- **WHAT TO PRODUCE**: Your answer must consist solely of the lines from the start of the entries below through the line with "localparam int DEF_WORD_OFFSET_WIDTH = 2;", unchanged.

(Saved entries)
- - - -
File: config.mk
export PLATFORM = sky130hd
export DESIGN_NAME = req_decode
export DESIGN_NICKNAME = d
export VERILOG_FILES = /design/src/hdl/dcache_types_pkg.sv /design/src/hdl/mem_bus_pkg.sv /design/src/hdl/req_decode.sv
export SDC_FILE = /design/constraint.sdc
export NUM_CORES = 1
export LEC_CHECK = 0
export BUFFER_PORTS_ARGS = -buffer_cell sky130_fd_sc_hd__buf_2
export CAP_MARGIN = 20
export CORE_AREA = 2 2 105 107
export DETAILED_ROUTE_END_ITERATION = 7
export DIE_AREA = 0 0 107 109
export HOLD_SLACK_MARGIN = 0.1
export PLACE_DENSITY = 0.78
export SETUP_SLACK_MARGIN = 0.02
export SYNTH_ARGS = -nofsm -noshare
export SYNTH_HDL_FRONTEND = slang
export SYNTH_SLANG_ARGS = --single-unit
export TNS_END_PERCENT = 50
File: constraint.sdc
create_clock -name clk -period 5.5 [get_ports clk]
set_input_delay 0.55 -clock clk [delete_from_list [all_inputs] [get_ports clk]]
set_output_delay 0.55 -clock clk [all_outputs]
set_load 0.01 [all_outputs]
File: src/hdl/dcache_types_pkg.sv
package dcache_types_pkg;

    typedef enum logic {
        OP_LOAD  = 1'b0,
        OP_STORE = 1'b1
    } mem_op_e;

    typedef enum logic [1:0] {
        SIZE_BYTE = 2'd0,
        SIZE_HALF = 2'd1,
        SIZE_WORD = 2'd2
    } access_size_e;

    // same width as the pipeline's exception code
    typedef enum logic [6:0] {
        EXC_NONE = 7'h00,
        EXC_ALE  = 7'h09   // address not aligned
    } exc_code_e;

    typedef enum logic [2:0] {
        ST_IDLE         = 3'd0,
        ST_LOOKUP       = 3'd1,
        ST_WBACK        = 3'd2,  // dirty victim out
        ST_REFILL_WAIT  = 3'd3,
        ST_REFILL_WRITE = 3'd4
    } exec_state_e;

endpackage

File: src/hdl/mem_bus_pkg.sv
package mem_bus_pkg;

    localparam int ADDR_WIDTH = 32;
    localparam int WORD_WIDTH = 32;
    localparam int STRB_WIDTH = 4;

    typedef logic [ADDR_WIDTH-1:0] addr_t;
    typedef logic [WORD_WIDTH-1:0] word_t;
    typedef logic [STRB_WIDTH-1:0] strb_t;

    // default geometry of 16 sets with 4-word lines
    localparam int DEF_INDEX_WIDTH       = 4;
    localparam int DEF_WORD_OFFSET_WIDTH = 2;

    localparam int DEF_REQ_DEPTH = 2;  // request queue entries

endpackage

File: src/hdl/req_decode.sv
`timescale 1ns/1ps

module req_decode #(
    parameter int INDEX_WIDTH       = mem_bus_pkg::DEF_INDEX_WIDTH,
    parameter int WORD_OFFSET_WIDTH = mem_bus_pkg::DEF_WORD_OFFSET_WIDTH,
    parameter int REQ_DEPTH         = mem_bus_pkg::DEF_REQ_DEPTH,
    localparam int TAG_WIDTH = mem_bus_pkg::ADDR_WIDTH - INDEX_WIDTH - WORD_OFFSET_WIDTH - 2
) (
    input  logic                            clk,
    input  logic                            rstn,
    input  logic                            i_req_valid,
    input  dcache_types_pkg::mem_op_e       i_req_op,
    input  dcache_types_pkg::access_size_e  i_req_size,
    input  logic                            i_req_signed,
    input  mem_bus_pkg::addr_t              i_req_addr,
    input  mem_bus_pkg::word_t              i_req_wdata,
    output logic                            o_req_credit,
    input  logic                            i_pop_ready,
    output logic                            o_dec_valid,
    output dcache_types_pkg::mem_op_e       o_dec_op,
    output dcache_types_pkg::access_size_e  o_dec_size,
    output logic                            o_dec_signed,
    output logic [INDEX_WIDTH-1:0]          o_dec_index,
    output logic [TAG_WIDTH-1:0]            o_dec_tag,
    output logic [WORD_OFFSET_WIDTH-1:0]    o_dec_word_off,
    output logic [1:0]                      o_dec_byte_off,
    output mem_bus_pkg::word_t              o_dec_wdata,
    output logic                            o_dec_misaligned
);
    import dcache_types_pkg::*;
    import mem_bus_pkg::*;

    localparam int PTR_WIDTH = (REQ_DEPTH > 1) ? $clog2(REQ_DEPTH) : 1;
    localparam int CNT_WIDTH = $clog2(REQ_DEPTH + 1);
    localparam int OFF_WIDTH = WORD_OFFSET_WIDTH + 2;

    // raw request storage
    mem_op_e      op_mem   [REQ_DEPTH];
    access_size_e size_mem [REQ_DEPTH];
    logic         sign_mem [REQ_DEPTH];
    addr_t        addr_mem [REQ_DEPTH];
    word_t        wdata_mem[REQ_DEPTH];

    logic [PTR_WIDTH-1:0] wr_ptr, rd_ptr;
    logic [CNT_WIDTH-1:0] count;
    logic                 pop;
    addr_t                head_addr;

    assign pop = o_dec_valid && i_pop_ready;

    always_ff @(posedge clk) begin
        if (i_req_valid) begin
            op_mem[wr_ptr]    <= i_req_op;
            size_mem[wr_ptr]  <= i_req_size;
            sign_mem[wr_ptr]  <= i_req_signed;
            addr_mem[wr_ptr]  <= i_req_addr;
            wdata_mem[wr_ptr] <= i_req_wdata;
        end
    end

    always_ff @(posedge clk) begin
        if (!rstn) begin
            wr_ptr       <= '0;
            rd_ptr       <= '0;
            count        <= '0;
            o_req_credit <= 1'b0;
        end else begin
            if (i_req_valid)  // sender holds a credit, so no overflow
                wr_ptr <= (wr_ptr == PTR_WIDTH'(REQ_DEPTH - 1)) ? '0 : wr_ptr + 1'b1;
            if (pop)
                rd_ptr <= (rd_ptr == PTR_WIDTH'(REQ_DEPTH - 1)) ? '0 : rd_ptr + 1'b1;
            count        <= count + CNT_WIDTH'(i_req_valid) - CNT_WIDTH'(pop);
            o_req_credit <= pop;  // entry freed, hand the credit back
        end
    end

    assign head_addr   = addr_mem[rd_ptr];
    assign o_dec_valid = (count != '0);

    // field split of the head entry
    assign o_dec_op       = op_mem[rd_ptr];
    assign o_dec_size     = size_mem[rd_ptr];
    assign o_dec_signed   = sign_mem[rd_ptr];
    assign o_dec_wdata    = wdata_mem[rd_ptr];
    assign o_dec_byte_off = head_addr[1:0];
    assign o_dec_word_off = head_addr[OFF_WIDTH-1:2];
    assign o_dec_index    = head_addr[OFF_WIDTH+INDEX_WIDTH-1:OFF_WIDTH];
    assign o_dec_tag      = head_addr[ADDR_WIDTH-1:OFF_WIDTH+INDEX_WIDTH];

    always_comb begin
        case (o_dec_size)
            SIZE_HALF: o_dec_misaligned = head_addr[0];
            SIZE_WORD: o_dec_misaligned = (head_addr[1:0] != 2'b00);
            default:   o_dec_misaligned = 1'b0;
        endcase
    end

endmodule

* Word-level counts from Yosys, hierarchy flattened
Memory sizes are Yosys's and may differ from the RTL's. A register that Yosys moved wholly into a read port is not among the register bits.
Cells that the tools add are included.
** Word-level totals
- Output and inout port bits :: 71
- Bits in latches :: 0
- Input port bits :: 72
- Logic and storage cells :: 33
- Memories :: 5
- Register bits after elaboration :: 5
- Memory bits (read-only) :: 0
- Memory bits (writable) :: 136
** Cells by class
- Order comparisons :: 0
- Mux-type cells :: 15
- $add $sub $neg :: 4
- Div/mod/pow operators :: 0
- Equality and inequality tests :: 2
- Reduce and logical (&&, ||, !) cells :: 3
- Multipliers :: 0
- Shift operators :: 0
- Bitwise gates (word level) :: 0
** Memory list
- addr_mem :: depth 2, width 32, rd ports 1, clocked after memory_dff 1, wr ports 1, RTL line req_decode.sv:41 : addr_t addr_mem [REQ_DEPTH];
- wdata_mem :: depth 2, width 32, rd ports 1, clocked after memory_dff 1, wr ports 1, RTL line req_decode.sv:42 : word_t wdata_mem[REQ_DEPTH];
- size_mem :: depth 2, width 2, rd ports 1, clocked after memory_dff 1, wr ports 1, RTL line req_decode.sv:39 : access_size_e size_mem [REQ_DEPTH];
- op_mem :: depth 2, width 1, rd ports 1, clocked after memory_dff 1, wr ports 1, RTL line req_decode.sv:38 : mem_op_e op_mem [REQ_DEPTH];
- sign_mem :: depth 2, width 1, rd ports 1, clocked after memory_dff 1, wr ports 1, RTL line req_decode.sv:40 : logic sign_mem [REQ_DEPTH];
** Operators with widths (number)
- 2-to-1 mux 1 bit :: 14
- nonzero test 2 bit :: 2
- adder 1 bit, second input constant :: 2
- adder 2 x 1 -> 2 bit :: 1
- equality test 2 x 1 -> 1 bit, second input constant :: 1
- equality test 2 bit, second input constant :: 1
- one-hot mux 1 bit (2 select lines) :: 1
- subtractor 2 x 1 -> 2 bit :: 1
- logical AND 1 bit :: 1

* Depth between registers and ports, before layout
Gate-level depths: netlist of run 1.
- Depth in word-level cells :: 4
- Depth in mapped cells :: 8

* Least setup slack after synthesis of run 1
Ideal clock, no wire load.
- Path kind :: input-to-reg
- From :: input i_req_valid
- To :: memory addr_mem[0][0] (netlist name) (enable)
- Setup time :: 503 ps
- Setup slack :: 1430 ps
- Path buffers :: 0
- Cell stages on the path :: 1
- Data arrival time :: 3566 ps
- Cells stage by stage :: nor2b_1
** Between the ends
- Word-level cells in the longest chain between the ends :: 2
** RTL lines
- start, declared :: RTL line req_decode.sv:11 : input logic i_req_valid,
- 2-to-1 mux 1 bit :: RTL line req_decode.sv:52 : if (i_req_valid) begin
- 2-to-1 mux 1 bit (implied by the code) :: RTL line req_decode.sv:56 : addr_mem[wr_ptr] <= i_req_addr;
- end, declared :: RTL line req_decode.sv:41
No other way between the ends.

==> summary.md, run 1 <==
| Metric | Value |
|---|---|
| Outcome | `finished, final reports clean` |
| Pwr/cell area | `around 430 mW/mm2` |
| Final period util | `between 50% and 60%` |
| Commonest non-fill, non-tap cell in the layout | `buf_2` |
| Buf/Inv on CP | `2` |
| CP Launch Type | `register` |
| Max-slew violation count | `0` |
| Yosys cell types | `20` |
| Initial core utilization | `50.70%` |
| # H-tree levels | `4` |
| Sum Neg Setup Slack | `0 ns` |
| DRT iter0 DRCs | `84` |
| Clk sinks | `142` |
| Die area | `0.01166 mm2` |
| Routed WL per cell | `16.45 um` |
| Ys Warns | `0` |
| VDD IR max | `0.2184 mV` |
| Worst-path fanout max | `35` |
| Multi-input gate area | `0.001085 mm2` |
| P_leak | `2.642 nW` |
| Setup Skew | `0.003834 ns` |
| Grt total ovfl | `0` |
| Synth Net Count | `319` |
| Seq. cell area | `0.004208 mm2` |
| Vert. Die Dim | `109 um` |
| Antenna Nets Post-Route | `0` |
| CTS tree | `built` |
| MaxCap Viol Count | `0` |
| CP Cell Sequence | `buf_4 -> mux2_2 -> o21ai_1 -> a21oi_1 -> buf_2` |
| Mean number of vias per cell | `4.929` |
| Cells after Synth | `243` |
| Total Routed Length | `9064 um` |
| Num ports | `143` |
| Initial antenna violation count | `0` |
| CP max stage cell | `dfxtp_4` |
| Power consumption | `2.914 mW` |
| Final nets | `474` |
| Critical path's top delay family | `buffers and inverters` |
| Hold Path Origin | `i_req_wdata[22]` |
| Largest net degree at the start of global routing | `69` |
| Vias in the first global route | `2,854` |
| Most frequent cells in the layout | `142 x buf_2, 136 x edfxtp_1, 38 x mux2_4, 28 x mux2_2, 16 x clkbuf_16` |
| Worst EP required | `between 4 and 5 ns` |
| Post-placement cell count | `519` |
| Crit. End Element | `primary output` |
| Die W | `107 um` |
| Post-cts repair resize count | `0` |
| Vias | `2,716` |
| Clock latency on the worst-skew pair | `0.52 ns` |
| CP Data Arrival Time | `2.59 ns` |
| Remaining DRCs | `0` |
| Synth top area cells | `edfxtp_1 76%, mux2_4 11%, mux2_2 5.9%` |
| Max Fclk | `318.3 MHz` |
| Area after DPL | `0.006208 mm2` |
| Syn Std Cell Area | `0.005375 mm2` |
| Port Buffer Count | `142` |
| Syn_area_per_cell | `between 20 and 25 um2` |
| CP peak stage delay | `slightly above 0.7 ns` |
| CTS Buf Count | `17` |
| Leading area contributor after synthesis | `edfxtp_1` |
| Hold Crit Class | `input pin to register` |
| Number of buffers on the longest clock path | `2` |
| Post-route cell area | `0.006753 mm2` |
| Share of cells above drive strength 1 | `59.61%` |
| RSZ-0062 raised after global routing | `false` |
| Clock transition at path regs | `0.06 ns` |
| Core box area | `0.01060 mm2` |
| First-pass GRT wire length | `13,770 um` |
| Worst Setup Path Type | `register to primary output` |
| N_diodes | `0` |
| Final hold vios | `0` |
| # Post-CTS Setup Buffers | `0` |
| Setup Viol. Count Final | `0` |
| Pin slew with the least headroom to its limit | `0.9363 ns` |
| Tmin final | `3.142 ns` |
| FP Rows | `38` |
| Pre-antenna DRT Iters | `4` |
| Placed wire-length estimate | `between 5000 and 6000 um` |
| Final GP Congestion | `between 0.6 and 0.7` |
| Root Driver | `clkbuf_8` |
| Number of synthesized register bits | `142` |
| Hold buffer count at CTS | `0` |
| Origin of the critical flop-to-flop path | `wr_ptr` |
| Post-synthesis sequential area ratio | `78.21%` |
| Area Overhead vs Synth | `25.63%` |
| Fin cells | `551` |
| Fill count | `766` |
| Total GRT Usage | `16.39%` |
| Slew HR | `between 30% and 40%` |
| Share of the synthesized area in the top cell type | `roughly 76%` |
metal layers:
metal,vias to the layer above,part of all wire (%),track usage [%]
met5,-,0,0
met4,0,1.5,7.421
met3,16,7.8,6.695
met2,109,52,28.62
met1,1332,38,17.49
li1,1259,-,-
final cells by class:
type                    instances  area share, %
inverters                       4         0.2223
flip-flops and latches        142          62.31
clock inverters                14          1.871
well taps                     140          2.594
repair buffers                144          10.75
clock buffers                  18          6.189
multi-input cells              89          16.06
power breakdown:
part           switching, mW  total (mW)  leakage, nW  internal (mW)
Clock                  0.402        1.04        0.260          0.634
Sequential            0.0593        1.32         1.33           1.26
Combinational          0.247       0.557         1.06          0.310
Total                  0.709        2.91         2.64           2.20
final timing paths:
kind	end	slack [ns]	depth (start not counted)
worst max-delay path	o_dec_misaligned	2.36	5
worst min-delay path	wdata_mem[1][22]	0.22	1
worst max register to register	wdata_mem[0][19]	3.53	2
worst min register to register	register	0.58	2
through the flow:
| step | utilization [%] | setup slack, ns | hold WS, ns |
|---|---|---|---|
| after global placement | 58.56 | 2.853 | 0.5535 |
| final | 63.69 | 2.358 | 0.2158 |
| after CTS | 63.69 | 2.278 | 0.1924 |
| after detailed placement | 58.56 | 2.838 | 0.5698 |
| after floorplan | - | 1.430 | 0.5546 |
| after global routing | 63.69 | 2.157 | 0.1817 |
cell usage after synthesis:
cell type    n
o21ai_1      1
xnor2_1      2
a21oi_1      1
buf_8        1
mux2_4      38
dfxtp_1      6
nor2b_1      2
edfxtp_1   136
nand2_1      1
o21a_1       2
or2_2        1
mux2_2      28
inv_2        2
ha_1         4
and2_1       6
mux2i_2      2
buf_2        2
buf_6        5
xor2_1       1
inv_1        2
sequential cells by signal (all words and copies together) (netlist names), named ones only:
register	count
o_req_credit	1
addr_mem	64
size_mem	4
rd_ptr	1
count	2
sign_mem	2
wdata_mem	64
op_mem	2
wr_ptr	1
kinds of logic (layout without fill, tap and decap cells):
kind of cell | Yosys count | count (layout) | synth area share [%]
AOI/OAI and AO/OA | 4 | 4 | 0.4653
buffers and inverters | 12 | 180 | 1.792
xor gates and xnor gates | 3 | 3 | 0.4889
adders and majority gates | 4 | 4 | 0.9311
muxes | 68 | 68 | 16.99
and+or+nand+nor | 10 | 10 | 1.117
DFF | 142 | 142 | 78.21
Note: power is estimated with default switching activity, not from simulation.
==> run 2: changes to the inputs <==
CORE_AREA = 2 2 110 112   (was 2 2 105 107)
DIE_AREA = 0 0 112 114   (was 0 0 107 109)
PLACE_DENSITY = 0.75   (was 0.78)
clock period = 2.7 ns   (was 5.5 ns; I/O delays follow)
==> run 2 against run 1 <==
- via count grew 8.2%
- worst hold slack lost 0.073 ns
- critical path depth shrank 2
- global-route usage shrank 0.72 points
- clock skew grew 0.00095 ns
- die area grew 9.5%
- highest routed layer unchanged
==> summary.md, run 2 (same netlist as run 1, synthesis figures left out) <==
| Metric | Value |
|---|---|
| FP Rows | `40` |
| Vias | `2,939` |
| Port Buffer Count | `142` |
| P_leak | `2.931 nW` |
| Final nets | `approximately 540` |
| Post-route cell area | `0.007446 mm2` |
| Final hold vios | `0` |
| Mean number of vias per cell | `about 4.7` |
| CP Data Arrival Time | `1.95 ns` |
| Remaining DRCs | `0` |
| VDD IR max | `around 0.44 mV` |
| # H-tree levels | `4` |
| RSZ-0062 raised after global routing | `false` |
| Sum Neg Setup Slack | `0 ns` |
| Power consumption | `6.032 mW` |
| Pre-antenna DRT Iters | `4` |
| Final GP Congestion | `about 0.65` |
| Initial core utilization | `45.90%` |
| Tmin final | `2.223 ns` |
| Post-placement cell count | `approximately 530` |
| Setup Viol. Count Final | `0` |
| Pwr/cell area | `810.1 mW/mm2` |
| Worst-path fanout max | `29` |
| Area Overhead vs Synth | `38.52%` |
| MaxCap Viol Count | `0` |
| Clock transition at path regs | `0.05 ns` |
| Worst EP required | `between 2 and 2.5 ns` |
| Initial antenna violation count | `0` |
| Die area | `~0.013 mm2` |
| Outcome | `finished, final reports clean` |
| N_diodes | `0` |
| Antenna Nets Post-Route | `0` |
| Vias in the first global route | `around 3.2k` |
| Core box area | `0.01171 mm2` |
| Hold Crit Class | `input pin to register` |
| Slew HR | `37.21%` |
| Max Fclk | `~450 MHz` |
| Num ports | `143` |
| Root Driver | `clkbuf_16` |
| Clock latency on the worst-skew pair | `0.39 ns` |
| Total GRT Usage | `approximately 16%` |
| Largest net degree at the start of global routing | `69` |
| CP Launch Type | `register` |
| Worst hold slack | `roughly 0.14 ns` |
| Setup Skew | `roughly 0.0048 ns` |
| Final period util | `82.32%` |
| Clk sinks | `approximately 140` |
| Grt total ovfl | `0` |
| DRT iter0 DRCs | `146` |
| # Post-CTS Setup Buffers | `0` |
| Crit. End Element | `primary output` |
| Hold buffer count at CTS | `just under 70` |
| CTS tree | `built` |
| Post-cts repair resize count | `0` |
| Commonest non-fill, non-tap cell in the layout | `buf_2` |
| CTS Buf Count | `17` |
| Number of buffers on the longest clock path | `2` |
| Die W | `112 um` |
| Share of cells above drive strength 1 | `50.84%` |
| Routed WL per cell | `~15 um` |
| Worst Setup Path Type | `register to primary output` |
| Pin slew with the least headroom to its limit | `0.9418 ns` |
| Total Routed Length | `just under 10,000 um` |
| Vert. Die Dim | `114 um` |
| Registers with the most flip-flops | `addr_mem x64, wdata_mem x64, size_mem x4` |
| Placed wire-length estimate | `5756 um` |
| Most frequent cells in the layout | `142 x buf_2, 136 x edfxtp_1, 68 x dlygate4sd3_1, 38 x mux2_4, 28 x mux2_2` |
| First-pass GRT wire length | `15,280 um` |
| Area after DPL | `0.006232 mm2` |
| Fin cells | `approximately 630` |
| Max-slew violation count | `0` |
-- run 2: cell count changes in the layout (fill, tap and decap cells not counted), sizes merged --
cell,change
dlygate4sd3,+68
clkinvlp,-1
clkbuf,+1
clkinv,-3
buf,+2
-- run 2: per-stage QoR --
step / worst slack, ns / utilization (%)
after CTS: 0.4476 / 63.58
after global placement: 0.9293 / 53.22
final: 0.4775 / 63.58
after global routing: 0.3777 / 63.58
after floorplan: 0.1673 / -
after detailed placement: 0.8736 / 53.22
-- run 2: worst paths after layout --
check	cells after the start	to	start	slack, ns
hold reg to reg	2	rd_ptr	rd_ptr	0.59
setup / recovery	3	o_dec_tag[2]	register	0.48
setup reg to reg	1	addr_mem[1][1]	wr_ptr	1.10
hold / removal	2	o_req_credit	rstn	0.14
-- run 2: worst max-delay path, cell delays in order, from the launching register on --
cell and delay (ns):
dfxtp_4 0.53, buf_4 0.46, mux2_2 0.40, buf_2 0.15
-- run 2: power by group --
group,leakage (nW),internal (mW),switching [mW]
Clock,0.255,1.33,0.798
Combinational,1.35,0.701,0.559
Sequential,1.33,2.57,0.0796
-- run 2: layout make-up --
| class | instances | area (um2) |
|---|---|---|
| Clock buffer | 19 | 432.9 |
| Fill cell | 831 | 4265 |
| Tap cell | 147 | 183.9 |
| Inverter | 4 | 15.01 |
| Sequential cell | 142 | 4208 |
| Clock inverter | 10 | 100.1 |
| Multi-Input combinational cell | 89 | 1085 |
| Timing Repair Buffer | 214 | 1421 |
-- run 2: metal layers --
metal / track usage, % / part of all wire [%] / vias up
li1: - / - / 1396
met1: 17.47 / 40 / 1421
met2: 28.12 / 53 / 116
met3: 5.367 / 6.7 / 6
met4: 5.610 / 0.76 / 0
met5: 0 / 0 / -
- - - -
- **COMPLETED EXERCISE**:
File: config.mk
export PLATFORM = sky130hd
export DESIGN_NAME = req_decode
export DESIGN_NICKNAME = d
export VERILOG_FILES = /design/src/hdl/dcache_types_pkg.sv /design/src/hdl/mem_bus_pkg.sv /design/src/hdl/req_decode.sv
export SDC_FILE = /design/constraint.sdc
export NUM_CORES = 1
export LEC_CHECK = 0
export BUFFER_PORTS_ARGS = -buffer_cell sky130_fd_sc_hd__buf_2
export CAP_MARGIN = 20
export CORE_AREA = 2 2 105 107
export DETAILED_ROUTE_END_ITERATION = 7
export DIE_AREA = 0 0 107 109
export HOLD_SLACK_MARGIN = 0.1
export PLACE_DENSITY = 0.78
export SETUP_SLACK_MARGIN = 0.02
export SYNTH_ARGS = -nofsm -noshare
export SYNTH_HDL_FRONTEND = slang
export SYNTH_SLANG_ARGS = --single-unit
export TNS_END_PERCENT = 50
File: constraint.sdc
create_clock -name clk -period 5.5 [get_ports clk]
set_input_delay 0.55 -clock clk [delete_from_list [all_inputs] [get_ports clk]]
set_output_delay 0.55 -clock clk [all_outputs]
set_load 0.01 [all_outputs]
File: src/hdl/dcache_types_pkg.sv
package dcache_types_pkg;

    typedef enum logic {
        OP_LOAD  = 1'b0,
        OP_STORE = 1'b1
    } mem_op_e;

    typedef enum logic [1:0] {
        SIZE_BYTE = 2'd0,
        SIZE_HALF = 2'd1,
        SIZE_WORD = 2'd2
    } access_size_e;

    // same width as the pipeline's exception code
    typedef enum logic [6:0] {
        EXC_NONE = 7'h00,
        EXC_ALE  = 7'h09   // address not aligned
    } exc_code_e;

    typedef enum logic [2:0] {
        ST_IDLE         = 3'd0,
        ST_LOOKUP       = 3'd1,
        ST_WBACK        = 3'd2,  // dirty victim out
        ST_REFILL_WAIT  = 3'd3,
        ST_REFILL_WRITE = 3'd4
    } exec_state_e;

endpackage

File: src/hdl/mem_bus_pkg.sv
package mem_bus_pkg;

    localparam int ADDR_WIDTH = 32;
    localparam int WORD_WIDTH = 32;
    localparam int STRB_WIDTH = 4;

    typedef logic [ADDR_WIDTH-1:0] addr_t;
    typedef logic [WORD_WIDTH-1:0] word_t;
    typedef logic [STRB_WIDTH-1:0] strb_t;

    // default geometry of 16 sets with 4-word lines
    localparam int DEF_INDEX_WIDTH       = 4;
    localparam int DEF_WORD_OFFSET_WIDTH = 2;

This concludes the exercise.